We continue to pursue the benefits of technological improvements in the administration of justice and we have just taken the next step in this endeavour when the Supreme Court launched the Integrated Electronic Litigation System (“eLitgation”) on 1 January 2013. This replaced the Electronic Filing System (“EFS”) which has served us well.
eLitigation uses more sophisticated technology than EFS and will permit litigants, lawyers and law firm staff to access case files online and utilise the information within the case files. For example, information about the parties and the subject matter of the case can be utilised to generate summonses, writs of execution and other court documents. Prayers that are included in the summonses can be reproduced in the Court’s online hearing minute sheets and, eventually, form a part of the draft order of court. In addition, electronic bundles, such as bundles of pleadings, bundles of affidavits and the set down bundle, may be created from documents in the case file.
eLitigation re-engineers the existing litigation process in important ways.

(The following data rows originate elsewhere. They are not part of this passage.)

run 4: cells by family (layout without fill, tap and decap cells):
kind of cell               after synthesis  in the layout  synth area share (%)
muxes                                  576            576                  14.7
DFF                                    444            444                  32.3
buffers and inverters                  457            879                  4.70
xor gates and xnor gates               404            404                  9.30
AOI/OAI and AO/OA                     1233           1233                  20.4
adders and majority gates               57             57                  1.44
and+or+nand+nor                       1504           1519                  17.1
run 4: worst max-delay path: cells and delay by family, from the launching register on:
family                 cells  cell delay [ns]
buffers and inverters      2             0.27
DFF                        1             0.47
Context: an optimization exercise on an open-source flow, tuned for small area, a short achievable clock period and few clock cycles. The choices shown serve that exercise and are no tape-out recipe.
At most, simulation tests tie the RTL to the original design; equivalence was not proved.

// arc_detector
module arc_detector (
    input  wire        clk,
    input  wire        rst,         
    input  wire [14:0] depth,       
    input  wire [14:0] alpha,       
    input  wire [14:0] floor_q,     
    input  wire [5:0]  confirm,     
    input  wire [15:0] holdoff,     
    input  wire [7:0]  limit,       
    input  wire [15:0] learn,       
    input  wire        latch_in,    
    input  wire        s_valid,
    input  wire [15:0] s_data,      
    input  wire        s_clr,       
    output wire        s_ready,
    output reg         r_valid,
    output reg         r_evt,       
    output reg         r_inh,       
    output reg         r_latch,     
    output reg  [31:0] r_arcs       
);
    localparam [10:0] POLL_LAST = 11'd1999;    
    reg               va, vb;
    reg  signed [15:0] xa;
    reg               x15;           
    reg               ca, clr;
    reg        [15:0] dq;            
    reg        [14:0] alpha_r;
    reg        [14:0] d_r;           
    wire       [15:0] dq_next;
    wire              stall;
    assign s_ready = ~stall;
    always @(posedge clk) begin
        if (rst) begin
            va <= 1'b0;
            vb <= 1'b0;
        end else if (!stall) begin
            va <= s_valid;
            vb <= va;
        end
        if (!stall) begin
            xa  <= s_data;
            ca  <= s_clr;
            x15 <= xa[15];
            clr <= ca;
        end
        dq      <= stall ? {x15, {15{~x15}}} : dq_next;
        alpha_r <= alpha;
        d_r     <= depth;
    end
    wire xv = vb & ~stall;
    reg signed [30:0] b;
    reg        [15:0] c;
    reg               m_hold, m_learn;
    reg        [10:0] poll;
    wire signed [15:0] bq = b[30:15];
    wire [14:0] bq_u = b[29:15];
    wire above_floor = ~b[30] & (b[29:15] >= floor_q);
    wire ovf = (x15 ^ b[30]) & (dq[15] ^ x15);
    assign stall = vb & ovf;
    wire [15:0] s = dq;
    wire ba_one0 = alpha_r[0] ^ 1'b0;
  ...
Size: roughly 160 flip-flops, ~150 I/O pins, roughly 0.026 mm2 of cells after synthesis.
clock: 14.0 ns
lec_check: 0
cap_margin: 20
core_margin: 2
core_utilization: 55
slew_margin: 20
standard.sh (not shown) runs the stock make flow with config.mk's settings and CLKGATE_MAP_FILE= SYNTH_SCRIPT=/design/flow/synth_recipe.tcl, a recipe that flattens the netlist after the stock synthesis.
==> flow/flow/run.sh <==
#!/bin/bash
# The standard layout, with timing repair asked to leave setup slack so that
# the design runs well below the fixed clock period.
set -euo pipefail
bash standard.sh SETUP_SLACK_MARGIN=6 finish > standard.log 2>&1
Testbench counts at the start, summed over its fixed seeds: cycles 192,024.
Rerun with:
==> flow/flow/run.sh (replaced) <==
#!/bin/bash
# The standard layout, with timing repair asked to leave setup slack so that
# the design runs well below the fixed clock period.
set -euo pipefail
bash standard.sh SETUP_SLACK_MARGIN=7 finish > standard.log 2>&1
Effect:
- final cell count barely changes
- maximum frequency rises by roughly a tenth
- final area rises slightly

========
Another version of the RTL of arc_detector (not shown whole).
Size: about 150 I/O pins, roughly 23000 um2 of cells after synthesis.
Settings: LEC_CHECK=0, CAP_MARGIN=20, CORE_MARGIN=2, CORE_UTILIZATION=55, SLEW_MARGIN=20; clock period 14.0 ns.
==> flow/flow/run.sh <==
#!/bin/bash
# The standard layout, with timing repair asked to leave setup slack so that
# the design runs well below the fixed clock period.
set -euo pipefail
bash standard.sh SETUP_SLACK_MARGIN=7 finish > standard.log 2>&1
The baseline ran to the end with no violations.
Testbench counts at the start, summed over its fixed seeds: cycles 192,024.
Rerun with:
--- a/flow/flow/run.sh
+++ b/flow/flow/run.sh
@@ -5 +5 @@
-bash standard.sh SETUP_SLACK_MARGIN=7 finish > standard.log 2>&1
+bash standard.sh SETUP_SLACK_MARGIN=9 finish > standard.log 2>&1
The changed run completed with no timing, DRC or antenna violations.
Critical path depth goes down by 1.
Routed wire length goes up by about a fifth.
Hold slack loses 0.0038 ns.

========
arc_detector, a different RTL version from the one above (not shown whole).
Size: roughly 2700 cells after synthesis, about 180 flip-flops, about 23000 um^2 of cells after synthesis.
==> flow/config.mk <==
export PLATFORM = sky130hd
export DESIGN_NAME = arc_detector
export DESIGN_NICKNAME = arc_detector
export VERILOG_FILES = /design/flow/design.v
export SDC_FILE = /design/flow/constraint.sdc
export NUM_CORES = 4
export LEC_CHECK = 0
export CAP_MARGIN = 20
export CORE_MARGIN = 2
export CORE_UTILIZATION = 55
export SLEW_MARGIN = 20
==> flow/constraint.sdc <==
create_clock -name core_clock -period 14.0 [get_ports {clk}]
set_input_delay 2.8000 -clock core_clock [delete_from_list [all_inputs] [get_ports {clk}]]
set_output_delay 2.8000 -clock core_clock [all_outputs]
set_load 0.01 [all_outputs]
==> flow/flow/run.sh <==
#!/bin/bash
# The standard layout, with timing repair asked to leave setup slack so that
# the design runs well below the fixed clock period.
set -euo pipefail
bash standard.sh SETUP_SLACK_MARGIN=7 finish > standard.log 2>&1
Testbench counts at the start, summed over its fixed seeds: cycles 192,024.
Edit:
--- a/flow/flow/run.sh
+++ b/flow/flow/run.sh
@@ -5 +5 @@
-bash standard.sh SETUP_SLACK_MARGIN=7 finish > standard.log 2>&1
+bash standard.sh SETUP_SLACK_MARGIN=8 finish > standard.log 2>&1
CORE_UTILIZATION = 65   (was 55)
Effect: The changed run went through all stages and came out clean. Setup slack improved by 0.79 ns. Design area is higher by 2.4%. Routed wire length is higher by 0.30%. Area after synthesis is unchanged. Cell count is lower by 1.5%. First-iteration DRC count is higher by 37%. Utilization is higher by 13 points. Die area is lower by 15%.
Edit:
CORE_UTILIZATION = 55   (was 65)
After rerunning: First-iteration DRC count came out lower by 25%. Cell count came out higher by 3.1%. Synthesized area is unchanged. Wire length came out higher by 0.58%. Via count came out lower by 2.1%. Core utilization came out lower by 10 points. Setup slack gets better by 0.025 ns. Clock-buffer cell count is unchanged.

========
## Q
arc_detector, a different RTL version from the one above (not shown whole).
Size in the first run: about 180 flip-flops, roughly 150 I/O pins, ~27000 sq um of cells after synthesis.
==> flow/config.mk <==
export PLATFORM = sky130hd
export DESIGN_NAME = arc_detector
export DESIGN_NICKNAME = arc_detector
export VERILOG_FILES = /design/flow/design.v
export SDC_FILE = /design/flow/constraint.sdc
export NUM_CORES = 4
export LEC_CHECK = 0
export CAP_MARGIN = 20
export CORE_MARGIN = 2
export CORE_UTILIZATION = 55
export SLEW_MARGIN = 20
==> flow/constraint.sdc <==
create_clock -name core_clock -period 14.0 [get_ports {clk}]
set_input_delay 2.8000 -clock core_clock [delete_from_list [all_inputs] [get_ports {clk}]]
set_output_delay 2.8000 -clock core_clock [all_outputs]
set_load 0.01 [all_outputs]
==> flow/flow/run.sh <==
#!/bin/bash
# The standard layout, with timing repair asked to leave setup slack so that
# the design runs well below the fixed clock period.
set -euo pipefail
bash standard.sh SETUP_SLACK_MARGIN=7 finish > standard.log 2>&1
Q closes out successfully: all stages finished, all timing, DRC and antenna checks passed.
The inputs of R differ from those of Q as listed below.
Settings: CORE_UTILIZATION changed from 55 to 40.
==> flow/flow/run.sh <==
#!/bin/bash
# The standard layout, with timing repair asked to leave setup slack so that
# the design runs well below the fixed clock period.
set -euo pipefail
bash standard.sh SETUP_SLACK_MARGIN=8 finish > standard.log 2>&1
Findings:
No stage failed in R, and the final checks on the layout all came back clean.
Delta (R minus Q): final area went up by about 12%; maximum number of pins on one net before global-route repair now sits higher; sequential share of cell area shrank by 1.2 points.
No functional check of the RTL was part of any run of this note.

========
arc_detector, a different RTL version from the one above (not shown whole).
For scale: about 3,200 cells after synthesis, ~24,000 um2 of cells after synthesis.
Design arc_detector, start of the top module:
module arc_detector (
    input  wire        clk,
    input  wire        rst,         
    input  wire [14:0] depth,       
    input  wire [14:0] alpha,       
    input  wire [14:0] floor_q,     
    input  wire [5:0]  confirm,     
    input  wire [15:0] holdoff,     
    input  wire [7:0]  limit,       
    input  wire [15:0] learn,       
    input  wire        latch_in,    
    input  wire        s_valid,
    input  wire [15:0] s_data,      
    input  wire        s_clr,       
    output wire        s_ready,
    output reg         r_valid,
    output reg         r_evt,       
    output reg         r_inh,       
    output reg         r_latch,     
    output reg  [31:0] r_arcs       
);
clock: 14.0 ns
lec_check: 0
cap_margin: 20
core_margin: 2
core_utilization: 40
slew_margin: 20
run.sh (not shown) runs the stock make flow with config.mk's settings and CLKGATE_MAP_FILE= SYNTH_SCRIPT=/design/flow/synth_recipe.tcl, a recipe that flattens the netlist after the stock synthesis.
Stock flow here: none of the scripts above is used.
Testbench counts at the start, summed over its fixed seeds: cycles 192,016.
Then changed:
==> flow/flow/run.sh (new file) <==
#!/bin/bash
# The standard layout, with timing repair asked to leave setup slack so that
# the design runs well below the fixed clock period.
set -euo pipefail
bash standard.sh SETUP_SLACK_MARGIN=8 finish > standard.log 2>&1
==> flow/standard.sh (new file) <==
#!/bin/bash
# synth_recipe.tcl (not shown) runs the flow's synth.tcl, then flattens the netlist and writes it again
# the make line also repeats each setting of config.mk as NAME=value (left out here)
make -C /OpenROAD-flow-scripts/flow DESIGN_CONFIG=/design/flow/config.mk WORK_HOME=/design/flow/orfs CLKGATE_MAP_FILE= SYNTH_SCRIPT=/design/flow/synth_recipe.tcl "${@:-finish}"
removed: flow/run.sh
=>
- synthesized cell count does not change
- via count went up by a few percent
- final area went up by about a fifth
- clock-buffer cell count went down by 1
- routed wire length went up by a little under a tenth
- worst setup slack gains 3.2 ns

========
arc_detector, a different RTL version from the one above (not shown whole).
Size in the first run: about 3700 cells after synthesis, ~150 I/O pins, ~0.028 sq mm of cells after synthesis.
Settings: LEC_CHECK=0, CAP_MARGIN=20, CORE_MARGIN=2, CORE_UTILIZATION=40, SLEW_MARGIN=20; clock period 14.0 ns.
standard.sh (not shown) runs the stock make flow with config.mk's settings and CLKGATE_MAP_FILE= SYNTH_SCRIPT=/design/flow/synth_recipe.tcl, a recipe that flattens the netlist after the stock synthesis.
==> flow/flow/run.sh <==
#!/bin/bash
# The standard layout, with timing repair asked to leave setup slack so that
# the design runs well below the fixed clock period.
set -euo pipefail
bash standard.sh SETUP_SLACK_MARGIN=7 finish > standard.log 2>&1
Testbench counts at the start, summed over its fixed seeds: cycles 192,016.
Rerun with:
==> flow/run.sh (new file) <==
#!/bin/bash
# synth_recipe.tcl (not shown) runs the flow's synth.tcl, then flattens the netlist and writes it again
# the make line also repeats each setting of config.mk as NAME=value (left out here)
make -C /OpenROAD-flow-scripts/flow DESIGN_CONFIG=/design/flow/config.mk WORK_HOME=/design/flow/orfs CLKGATE_MAP_FILE= SYNTH_SCRIPT=/design/flow/synth_recipe.tcl finish
removed: flow/flow/run.sh
removed: flow/standard.sh
=>
- worst setup slack gets worse by 2200 ps
- cell area is lower by 8.3%
- global-route usage is lower by 1.6 points
- register-to-register slack gets worse by 2200 ps
- via count is lower by 3.6%
- utilization is lower by 4.0 points
- non-clock buffer count is lower by 110
- synthesized cell count is unchanged

========
Another version of the RTL of arc_detector (not shown whole).
For scale: roughly 2700 cells after synthesis, about 200 flip-flops, ~150 I/O pins, about 0.024 mm² of cells after synthesis.
export LEC_CHECK = 0
export CAP_MARGIN = 20
export CORE_MARGIN = 2
export CORE_UTILIZATION = 55
export SLEW_MARGIN = 20
create_clock -name core_clock -period 14.0 [get_ports {clk}]
==> flow/flow/run.sh <==
#!/bin/bash
# The standard layout, with timing repair asked to leave setup slack so that
# the design runs well below the fixed clock period.
set -euo pipefail
bash standard.sh SETUP_SLACK_MARGIN=9 finish > standard.log 2>&1
The starting point completed with no timing, DRC or antenna violations.
Testbench counts at the start, summed over its fixed seeds: cycles 192,024.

It has been designed to simplify and reduce the steps required to accomplish various tasks and to do away with documents or steps that have been rendered redundant by technology. For example, parties will no longer be required to file a draft order of court for approval before filing another copy for engrossment. Instead, a draft order of court will automatically be generated by eLitigation and sent to the parties. Requests (formerly praecipe) for writs of execution will no longer be required because stamp fees may be electronically collected upon the filing of the relevant writ of execution.

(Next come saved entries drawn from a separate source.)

Source: an optimization exercise on an open RTL-to-GDS flow (aim: small area, a short achievable clock period and few clock cycles per item). Production flows keep margins and buffers that such runs may drop. No run shown here included a check of the RTL's function; only the layout flow was run.

## flow/config.mk

```make
export PLATFORM = sky130hd
export DESIGN_NAME = gcm_pipe
export DESIGN_NICKNAME = gcm_pipe
export VERILOG_FILES = /design/flow/design.v
export SDC_FILE = /design/flow/constraint.sdc
export NUM_CORES = 8
export LEC_CHECK = 0
export ABC_AREA = 1
export CAP_MARGIN = 20
export CORE_MARGIN = 2
export CORE_UTILIZATION = 42
export PLACE_DENSITY = 0.52
export SETUP_SLACK_MARGIN = 5
export SLEW_MARGIN = 20
```

## flow/constraint.sdc

```tcl
create_clock -name core_clock -period 10.0 [get_ports {clk}]
set_input_delay 2.0000 -clock core_clock [delete_from_list [all_inputs] [get_ports {clk}]]
set_output_delay 2.0000 -clock core_clock [all_outputs]
set_load 0.01 [all_outputs]
```
Background: an optimization exercise with open tools, aiming at small area, a short achievable clock period and few clock cycles per item. Do not read the settings as production practice.
At most, simulation tests tie the RTL to the original design; equivalence was not proved.
Function not checked in run 2: the RTL went through the layout flow alone.
No activity file was given, so power comes from the tool's default toggle rates.

==> flow/design.v (outline; a module is shown in full before it is edited, if it fits) <==
// module warp_offset: 1476 lines
module warp_offset (
    input  wire         clk,
    input  wire         rst,
    input  wire         in_valid,
    output wire         in_ready,
    input  wire [14:0]  in_x,
    input  wire [23:0]  in_row,
    input  wire [23:0]  in_rows,
    input  wire [7:0]   in_pitch,
    input  wire [7:0]   in_beam_slow,
    input  wire [7:0]   in_facet_slow,
    input  wire [7:0]   in_slip,
    input  wire [7:0]   in_scr_w_m1,
    input  wire [7:0]   in_scr_h_m1,
    input  wire [7:0]   in_scr_x0,
    input  wire [7:0]   in_scr_y0,
    output wire [7:0]   node_addr_a,
    output wire [7:0]   node_addr_b,
    input  wire [15:0]  node_data_a,
    input  wire [15:0]  node_data_b,
    output wire [24:0]  src_row_a,
    output wire [24:0]  src_row_b,
    output wire [14:0]  src_col,
    input  wire [7:0]   src_data_a,
    input  wire [7:0]   src_data_b,
    output wire [15:0]  scr_cell,
    input  wire [119:0] scr_data,
    output wire         out_valid,
    input  wire         out_ready,
    output wire [15:0]  out_offset,
    output wire         out_clamp,
    output wire [24:0]  out_ra,
    output wire [4:0]   out_w,
    output wire [24:0]  out_rn,
    output wire [7:0]   out_c,
    output wire [3:0]   out_level
);
  // ...
==> flow/flow/run.sh <==
#!/bin/bash
# The standard layout, with ORFS's timing repair aimed at a tighter
# setup target than the clock period (the SDC itself is unchanged).
# Gate cloning is off so that no register is duplicated.
set -euo pipefail
bash standard.sh SETUP_SLACK_MARGIN=9.4 SKIP_GATE_CLONING=1 finish > standard_make.log 2>&1
==> flow/standard.sh <==
#!/bin/bash
# synth_recipe.tcl (not shown) runs the flow's synth.tcl, then flattens the netlist and writes it again
# the make line also repeats each setting of config.mk as NAME=value (left out here)
make -C /OpenROAD-flow-scripts/flow DESIGN_CONFIG=/design/flow/config.mk WORK_HOME=/design/flow/orfs CLKGATE_MAP_FILE= SYNTH_SCRIPT=/design/flow/synth_recipe.tcl "${@:-finish}"
==> flow/config.mk <==
export PLATFORM = sky130hd
export DESIGN_NAME = warp_offset
export DESIGN_NICKNAME = warp_offset
export VERILOG_FILES = /design/flow/design.v
export SDC_FILE = /design/flow/constraint.sdc
export NUM_CORES = 4
export LEC_CHECK = 0
export CAP_MARGIN = 20
export CORE_MARGIN = 2
export CORE_UTILIZATION = 55
export CTS_CLUSTER_DIAMETER = 100
export CTS_CLUSTER_SIZE = 24
export PLACE_DENSITY = 0.7
export SLEW_MARGIN = 20
==> flow/constraint.sdc <==
create_clock -name core_clock -period 14.0 [get_ports {clk}]
set_input_delay 2.8000 -clock core_clock [delete_from_list [all_inputs] [get_ports {clk}]]
set_output_delay 2.8000 -clock core_clock [all_outputs]
set_load 0.01 [all_outputs]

Given the vast improvements that have been made to the litigation process by eLitigation, it is unsurprising that extensive amendments were required to the Supreme Court Practice Directions. It is therefore timely to launch a new edition of the e-PD.
I warmly commend those involved in developing and implementing eLitigation for their considerable and untiring efforts in working to refine and update the practice of litigation in Singapore.
Sundaresh Menon Chief Justice
Chief Justice Chan Sek Keong’s Foreword to the 2010 Revised Edition
No system of law can do without procedural rules, which are essential in ensuring that just and fair outcomes are reached in all cases. The Practice Directions of the Supreme Court thus play an important role in the Courts’ quest to achieve justice and to uphold the rule of law. At the dawn of this new decade, the Supreme Court has taken the initiative to launch the electronic Practice Directions (“e-PD”), which will ensure that the Practice Directions are more readily accessible and conveniently at hand to the litigation practitioner and the general public than ever before.
A key feature of the e-PD is that it takes full advantage of the benefits that the new media brings. It is accessible from the Supreme Court internet website and will form the authoritative Practice Directions that all lawyers will cite and refer to, replacing the traditional hardcopy version. Future amendments to the Practice Directions will be done online in real time on a paragraph-for-paragraph basis rather than by the previous method of physically replacing amended pages in the hardcopy Practice Directions on a page-for-page basis, thus ensuring a paperless, painless and instant amendment process. Given that the e-PD will be immediately updated with new amendments, the litigation practitioner can be assured that it will always contain the latest directions on practice and procedure.
The e-PD provides a subject matter index and this will serve as a useful conceptual roadmap to the vast terrain of Practice Directions. The e-PD further provides digital search capabilities, allowing for the search of relevant Practice Directions using key words. The key words are then highlighted in the final search results. It is also noteworthy that the e-PD can be freely downloaded (and for free) in its entirety for use offline and hence can function as a portable electronic book. I have no doubt that all these can only lead to greater efficiency and convenience for the modern day practitioner.
I am pleased to launch the e-PD, and I congratulate the Registrar and his team for this innovative project.